Embodiments of the present invention related to medical devices and methods, and in particular to cardiac ablation systems and methods.
Atrial fibrillation (AF) is a common clinical condition, and presents a substantial medical issue to aging populations. AF is costly to health systems, and can cause complications such as thrombo-embolism, heart failure, electrical and structural remodeling of the heart, and even death.

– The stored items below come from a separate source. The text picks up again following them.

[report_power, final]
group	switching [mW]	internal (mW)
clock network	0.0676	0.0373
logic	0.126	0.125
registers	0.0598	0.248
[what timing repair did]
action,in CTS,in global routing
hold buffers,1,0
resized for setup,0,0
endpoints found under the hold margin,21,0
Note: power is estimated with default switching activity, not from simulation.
**config.mk**
```make
export PLATFORM = sky130hd
export DESIGN_NAME = risk_ctrl_fsm_flat
export DESIGN_NICKNAME = d
export VERILOG_FILES = /design/src/rtl/risk_ctrl_pkg.sv /design/src/rtl/risk_ctrl_fsm_if.sv /design/src/rtl/risk_ctrl_decode.sv /design/src/rtl/risk_ctrl_fsm.sv /design/src/flat_wrapper.sv
export SDC_FILE = /design/constraint.sdc
export NUM_CORES = 1
export LEC_CHECK = 0
export CELL_PAD_IN_SITES_DETAIL_PLACEMENT = 1
export CELL_PAD_IN_SITES_GLOBAL_PLACEMENT = 1
export CORE_MARGIN = 1.5
export CORE_UTILIZATION = 29
export DETAILED_ROUTE_END_ITERATION = 10
export PLACE_DENSITY_LB_ADDON = 0.1
export SETUP_SLACK_MARGIN = 0.05
export SYNTH_ARGS = -nofsm -noshare
export SYNTH_HDL_FRONTEND = slang
export SYNTH_SLANG_ARGS = --single-unit
```
**constraint.sdc**
```tcl
create_clock -name clk -period 2 [get_ports clk]
set_clock_uncertainty 0.05 [all_clocks]
set_input_delay 0.3 -clock clk [delete_from_list [all_inputs] [get_ports clk]]
set_output_delay 0.3 -clock clk [all_outputs]
set_load 0.05 [all_outputs]
```
--- config.mk ---
export PLATFORM = sky130hd
export DESIGN_NAME = reg_wb_arbiter
export DESIGN_NICKNAME = d
export VERILOG_FILES = /design/src/rtl/reg_wb_arbiter.sv
export SDC_FILE = /design/constraint.sdc
export NUM_CORES = 1
export LEC_CHECK = 0
export CAP_MARGIN = 15
export CORE_MARGIN = 3
export CORE_UTILIZATION = 38
export DETAILED_ROUTE_END_ITERATION = 16
export PLACE_DENSITY = 0.83
export SLEW_MARGIN = 20
export SYNTH_ARGS = -nofsm -noshare
export SYNTH_HDL_FRONTEND = slang
export SYNTH_SLANG_ARGS = --single-unit
--- constraint.sdc ---
create_clock -name i_clk -period 1.7 [get_ports i_clk]
set_input_delay 0.17 -clock i_clk [delete_from_list [all_inputs] [get_ports i_clk]]
set_output_delay 0.17 -clock i_clk [all_outputs]
set_load 0.03 [all_outputs]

For many years, the main treatment for atrial fibrillation (AF) involved pharmacological intervention. More recently, the focus has shifted toward surgical or catheter ablation options to treat or effect a cure for AF. The ablation techniques for producing lines of electrical isolation are now replacing the so-called Maze procedure. The Maze procedure uses a set of transmural surgical incisions on the atria to create fibrous scars in a prescribed pattern. This procedure was found to be highly efficacious but was associated with a high morbidly rate. The more recent approach of making lines of scar tissue with modern ablation technology has enabled the electrophysiologist or cardiac surgeon to create the lines of scar tissue more safely. Ideally, re-entrant circuits that perpetuate AF can be interrupted by the connected lines of scar tissue, and the goal of achieving normal sinus rhythm in the heart may be achieved.
Triggers for intermittent AF and drivers for permanent AF can be located at various places on the heart, such as the atria. For example, where triggers or drivers are located near the pulmonary veins, it follows that treatment may involve electrical isolation of the pulmonary veins.
Certain cardiac surgical procedures involve administering ablative energy to the cardiac tissue in an attempt to create a transmural lesion on the tissue. However, in some cases such methods may not be optimal due to the formation of incomplete lesions, which do not effectively create a conduction block in the tissue. Relatedly, some techniques may not provide the desired positioning of an ablation element relative to the tissue which is to be treated, or may only provide complicated and expensive approaches that attempt to maintain the desired positioning. For example, some proposed techniques cannot adequately apply ablation to the moving tissue of a beating heart. Hence, there continues to be a need for improved systems and methods that can simply and effectively deliver ablative energy to patient tissue in a uniform and reproducible manner.
Although these and other proposed treatments may provide real benefits to patients in need thereof, still further advances would be desirable. For example, it would be desirable to provide improved systems and methods for guiding and navigating various mechanisms that are used in endocardial ablation procedures. Embodiments of the present invention provide solutions that address the problems described above, and hence provide answers to at least some of these outstanding needs.